Thanks for any help!!


----------



## Htoo0 (Aug 5, 2009)

Probably 45%. Assuming the new A/C has a humidifier/dehumidifier built in. Just because a thermostat has such a function doesn't necessarily mean it can perform it but if it came with the new unit then my guess is it does have at least one or the other of not both.


----------



## 3kids4me (Aug 5, 2009)

It doesn't exactly, but from what I understand it sets the fan to low and continues to cool in order to remove humidity without lowering the temperature.  Although it apparently just turned itself off before it reached the 55% we had it set on....it was 62% in the house...so I don't know if it even works correctly.


----------



## hvacrsteve (Aug 5, 2009)

It is only going to dehumidfy until the set point is reached (temperature set point). Otherwise it would over cool the space.
If it is really hot, it will dehumidfy better than when it is mild, it also takes awhile to remove the stored humidity that is in your home, walls, furniture, carpet etc.


----------



## Chrisky (Aug 5, 2009)

3kids4me said:


> We just got new a/c and the thermostat also lets you set humidity.  What would a normal setting be?  We keep the thermostat set on 71.
> 
> Thanks for any help!!


Not too sure about humidity.  On our system, when the AC is on, it's the cooling that removes the humidity.  We only set the humidity when it gets cooler outside, to prevent too much moisture accumulating on our windows.
You must like it very cold in your house, we keep our AC set to 76 to keep the house cool and for energy conservation.


----------



## Htoo0 (Aug 5, 2009)

I have a humidity sensor and temp gauge as part of my clock. It's my understanding a home's humidity should ideally be between 30-50% with 45% as best. Our last home actually did have a humidifier built in to the central heat & air. It was to be used to add moisture in the winter months when air tends to be drier.
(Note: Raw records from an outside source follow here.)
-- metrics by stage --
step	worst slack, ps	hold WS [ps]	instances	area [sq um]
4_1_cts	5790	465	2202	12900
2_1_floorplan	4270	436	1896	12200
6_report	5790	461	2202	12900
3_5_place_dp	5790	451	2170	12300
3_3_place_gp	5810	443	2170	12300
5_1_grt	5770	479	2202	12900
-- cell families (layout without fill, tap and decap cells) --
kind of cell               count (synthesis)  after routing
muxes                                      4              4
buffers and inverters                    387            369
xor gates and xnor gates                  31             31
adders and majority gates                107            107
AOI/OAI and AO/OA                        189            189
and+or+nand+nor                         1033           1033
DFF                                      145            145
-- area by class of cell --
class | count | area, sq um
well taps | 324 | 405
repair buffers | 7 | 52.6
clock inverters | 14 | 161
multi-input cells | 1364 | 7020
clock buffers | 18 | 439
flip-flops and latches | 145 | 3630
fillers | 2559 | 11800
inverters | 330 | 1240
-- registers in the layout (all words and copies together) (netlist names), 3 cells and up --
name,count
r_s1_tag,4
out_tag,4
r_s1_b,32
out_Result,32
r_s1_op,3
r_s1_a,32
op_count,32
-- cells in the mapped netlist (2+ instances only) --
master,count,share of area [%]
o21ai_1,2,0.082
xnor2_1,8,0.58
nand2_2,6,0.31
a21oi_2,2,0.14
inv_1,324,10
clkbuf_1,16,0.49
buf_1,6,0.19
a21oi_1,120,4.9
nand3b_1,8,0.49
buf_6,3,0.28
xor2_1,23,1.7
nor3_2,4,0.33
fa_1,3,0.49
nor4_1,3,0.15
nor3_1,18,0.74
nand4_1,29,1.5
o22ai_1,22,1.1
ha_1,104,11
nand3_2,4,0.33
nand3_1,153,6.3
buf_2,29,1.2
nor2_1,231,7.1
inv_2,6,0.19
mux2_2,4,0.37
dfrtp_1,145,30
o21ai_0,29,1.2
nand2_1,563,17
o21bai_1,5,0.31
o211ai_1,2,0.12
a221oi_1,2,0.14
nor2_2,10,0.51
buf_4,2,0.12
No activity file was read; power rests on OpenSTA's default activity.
**src/rtl/rv_fetch_pkg.sv**
```systemverilog
// rv_fetch_pkg: types and constants shared by the instruction-fetch front end.
//   PC_W          - architectural PC / instruction width
//   NOP_INSTR     - instruction word used for the misaligned-fetch trap entry
//   fetch_entry_t - one buffered instruction: {instr, pc, misaligned}
//   fetch_state_e - fetch control states {BOOT, FETCH}
package rv_fetch_pkg;

    localparam int unsigned PC_W = 32;
    localparam logic [PC_W-1:0] NOP_INSTR = 32'h0000_0013;

    typedef struct packed {
        logic [PC_W-1:0] instr;
        logic [PC_W-1:0] pc;
        logic            misaligned;
    } fetch_entry_t;

    typedef enum logic {
        BOOT  = 1'b0,
        FETCH = 1'b1
    } fetch_state_e;

endpackage

```
**src/rtl/pc_fetch_unit_fifo.sv**
```systemverilog
// fetch_fifo: synchronous FIFO of fetch_entry_t between memory responses and decode.
// Ports:
//   clk, rst_n     - clock, asynchronous active-low reset
//   i_push, i_data - write one entry (accepted when not full, or when full with a pop)
//   i_pop          - consume the head entry (ignored when empty)
//   i_flush        - discard all entries
//   o_head         - head entry, driven straight from storage registers
//   o_count        - number of stored entries
//   o_full/o_empty - occupancy flags
module fetch_fifo
    import rv_fetch_pkg::*;
#(
    parameter int unsigned DEPTH = 2
) (
    input  logic                     clk,
    input  logic                     rst_n,
    input  logic                     i_push,
    input  fetch_entry_t             i_data,
    input  logic                     i_pop,
    input  logic                     i_flush,
    output fetch_entry_t             o_head,
    output logic [$clog2(DEPTH):0]   o_count,
    output logic                     o_full,
    output logic                     o_empty
);

    localparam int unsigned AW = $clog2(DEPTH);
    localparam logic [AW:0] FULL_CNT = (AW+1)'(DEPTH);

    fetch_entry_t  r_mem [DEPTH];
    logic [AW-1:0] r_rd_ptr;
    logic [AW-1:0] r_wr_ptr;
    logic [AW:0]   r_count;
    logic          w_push;
    logic          w_pop;

    assign o_full  = (r_count == FULL_CNT);
    assign o_empty = (r_count == '0);
    assign o_count = r_count;
    assign o_head  = r_mem[r_rd_ptr];

    // A push into a full FIFO is legal only when the head leaves in the same cycle.
    assign w_pop  = i_pop && !o_empty;
    assign w_push = i_push && (!o_full || w_pop);

    always_ff @(posedge clk or negedge rst_n) begin
        if (!rst_n) begin
            for (int unsigned i = 0; i < DEPTH; i++) begin
                r_mem[i] <= '0;
            end
            r_rd_ptr <= '0;
            r_wr_ptr <= '0;
            r_count  <= '0;
        end else if (i_flush) begin
            r_rd_ptr <= '0;
            r_wr_ptr <= '0;
            r_count  <= '0;
        end else begin
            if (w_push) begin
                r_mem[r_wr_ptr] <= i_data;
                r_wr_ptr        <= r_wr_ptr + 1'b1;
            end
            if (w_pop) begin
                r_rd_ptr <= r_rd_ptr + 1'b1;
            end
            r_count <= r_count + {{AW{1'b0}}, w_push} - {{AW{1'b0}}, w_pop};
        end
    end

endmodule

```
**src/rtl/pc_fetch_unit.sv**
```systemverilog
// pc_fetch_unit: instruction-fetch front end owning the architectural PC.
// Issues sequential fetches over a valid/ready request channel (in-order responses),
// buffers instructions with their PC toward decode, and handles taken-branch redirects
// by flushing the buffer and squashing every fetch still in flight.
// Ports:
//   clk, rst_n                      - clock, asynchronous active-low reset
//   redirect_valid, redirect_pc     - taken branch/jump and its target
//   imem_req_valid/ready/addr       - fetch request channel
//   imem_rsp_valid, imem_rsp_data   - in-order fetch responses (never stall)
//   if_valid/ready, if_instr, if_pc - buffered instruction toward decode
//   if_misaligned                   - only with FETCH_MISALIGN_TRAP_EN: head entry is a
//                                     misaligned-target trap marker
// Build option FETCH_MISALIGN_TRAP_EN: a redirect to a non word-aligned target halts
// fetching and delivers a single NOP entry flagged misaligned; without it the low two
// target bits are treated as zero.
module pc_fetch_unit
    import rv_fetch_pkg::*;
#(
    parameter logic [31:0] RESET_PC   = 32'h0000_0000,
    parameter int unsigned FIFO_DEPTH = 2
) (
    input  logic        clk,
    input  logic        rst_n,
    input  logic        redirect_valid,
    input  logic [31:0] redirect_pc,
    output logic        imem_req_valid,
    input  logic        imem_req_ready,
    output logic [31:0] imem_req_addr,
    input  logic        imem_rsp_valid,
    input  logic [31:0] imem_rsp_data,
    output logic        if_valid,
    input  logic        if_ready,
    output logic [31:0] if_instr,
`ifdef FETCH_MISALIGN_TRAP_EN
    output logic        if_misaligned,
`endif
    output logic [31:0] if_pc
);

    localparam int unsigned CW = $clog2(FIFO_DEPTH) + 2;
    localparam int unsigned FW = $clog2(FIFO_DEPTH) + 1;

    fetch_state_e  r_state;
    fetch_state_e  w_state_nxt;
    logic [31:0]   r_pc;        // next fetch address
    logic [31:0]   r_rsp_pc;    // PC of the next live response
    logic [CW-1:0] r_live;
    logic [CW-1:0] r_kill;
    logic [CW-1:0] w_live_nxt;
    logic [CW-1:0] w_kill_nxt;
    logic [31:0]   w_red_pc;
    logic          w_halt;
    logic          w_trap_push;
    logic          w_credit;
    logic          w_req_fire;
    logic          w_rsp;
    logic          w_rsp_kill;
    logic          w_rsp_live;
    logic          w_push;
    fetch_entry_t  w_push_data;
    fetch_entry_t  w_head;
    logic [FW-1:0] w_count;
    logic          w_full;
    logic          w_empty;

`ifdef FETCH_MISALIGN_TRAP_EN
    logic r_halt;
    logic r_trap_pend;

    assign w_red_pc    = redirect_pc;
    assign w_halt      = r_halt;
    // Trap entry goes in the cycle after the redirect, once the flush has emptied the buffer.
    assign w_trap_push = r_trap_pend && !redirect_valid;
    assign if_misaligned = w_head.misaligned;

    always_ff @(posedge clk or negedge rst_n) begin
        if (!rst_n) begin
            r_halt      <= 1'b0;
            r_trap_pend <= 1'b0;
        end else if (redirect_valid) begin
            r_halt      <= |redirect_pc[1:0];
            r_trap_pend <= |redirect_pc[1:0];
        end else begin
            r_trap_pend <= 1'b0;
        end
    end
`else
    assign w_red_pc    = redirect_pc & 32'hFFFF_FFFC;
    assign w_halt      = 1'b0;
    assign w_trap_push = 1'b0;

    always_ff @(posedge clk) begin
        if (rst_n && if_valid) begin
            assert (!w_head.misaligned);
        end
    end
`endif

    // Credit: live fetches plus buffered entries never exceed the buffer size.
    assign w_credit   = (r_live + CW'(w_count)) < CW'(FIFO_DEPTH);
    assign w_req_fire = imem_req_valid && imem_req_ready;
    assign w_rsp      = imem_rsp_valid && (r_state == FETCH);
    assign w_rsp_kill = w_rsp && (r_kill != '0);
    assign w_rsp_live = w_rsp && (r_kill == '0);

    always_ff @(posedge clk or negedge rst_n) begin
        if (!rst_n) begin
            r_state <= BOOT;
        end else begin
            r_state <= w_state_nxt;
        end
    end

    always_comb begin
        w_state_nxt    = r_state;
        imem_req_valid = 1'b0;
        case (r_state)
            BOOT:    w_state_nxt = FETCH;
            FETCH:   imem_req_valid = w_credit && !redirect_valid && !w_halt;
            default: w_state_nxt = BOOT;
        endcase
    end

    always_comb begin
        w_live_nxt = r_live;
        w_kill_nxt = r_kill;
        if (redirect_valid) begin
            // Everything still outstanding, minus a response retiring now, becomes stale.
            w_live_nxt = '0;
            w_kill_nxt = r_kill + r_live + CW'(w_req_fire) - CW'(w_rsp);
        end else begin
            w_live_nxt = r_live + CW'(w_req_fire) - CW'(w_rsp_live);
            w_kill_nxt = r_kill - CW'(w_rsp_kill);
        end
    end

    always_ff @(posedge clk or negedge rst_n) begin
        if (!rst_n) begin
            r_pc     <= RESET_PC;
            r_rsp_pc <= RESET_PC;
            r_live   <= '0;
            r_kill   <= '0;
        end else begin
            r_live <= w_live_nxt;
            r_kill <= w_kill_nxt;
            if (redirect_valid) begin
                r_pc     <= w_red_pc;
                r_rsp_pc <= w_red_pc;
            end else begin
                if (w_req_fire) r_pc     <= r_pc + 32'd4;
                if (w_rsp_live) r_rsp_pc <= r_rsp_pc + 32'd4;
            end
        end
    end

    assign imem_req_addr = r_pc;

    // While halted r_pc still holds the misaligned target, which is the trap entry's PC.
    assign w_push = (w_rsp_live && !redirect_valid) || w_trap_push;
    always_comb begin
        w_push_data = '{instr: imem_rsp_data, pc: r_rsp_pc, misaligned: 1'b0};
        if (w_trap_push) begin
            w_push_data = '{instr: NOP_INSTR, pc: r_pc, misaligned: 1'b1};
        end
    end

    always_ff @(posedge clk) begin
        if (rst_n) begin
            assert (!(w_push && w_full && !if_ready));
        end
    end

    fetch_fifo #(
        .DEPTH (FIFO_DEPTH)
    ) u_fifo (
        .clk     (clk),
        .rst_n   (rst_n),
        .i_push  (w_push),
        .i_data  (w_push_data),
        .i_pop   (if_ready),
        .i_flush (redirect_valid),
        .o_head  (w_head),
        .o_count (w_count),
        .o_full  (w_full),
        .o_empty (w_empty)
    );

    assign if_valid = !w_empty;
    assign if_instr = w_head.instr;
    assign if_pc    = w_head.pc;

endmodule
```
Current home has a heat pump system and without any help it the sensor usually reads between 30-40% in the winter and 40-55% the rest of the year.


----------



## DeniseM (Aug 5, 2009)

3kids4me said:


> We just got new a/c and the thermostat also lets you set humidity.  What would a normal setting be?  We keep the thermostat set on 71.
> 
> Thanks for any help!!



I'm just astounded that you set your AC so low!  Is that for medical reasons?  If we set ours on 71º it would never shut off from May - September!


----------



## Htoo0 (Aug 6, 2009)

DW wants it set at 72. I want it at 75. We wind up bouncing it between 73 and 74.


----------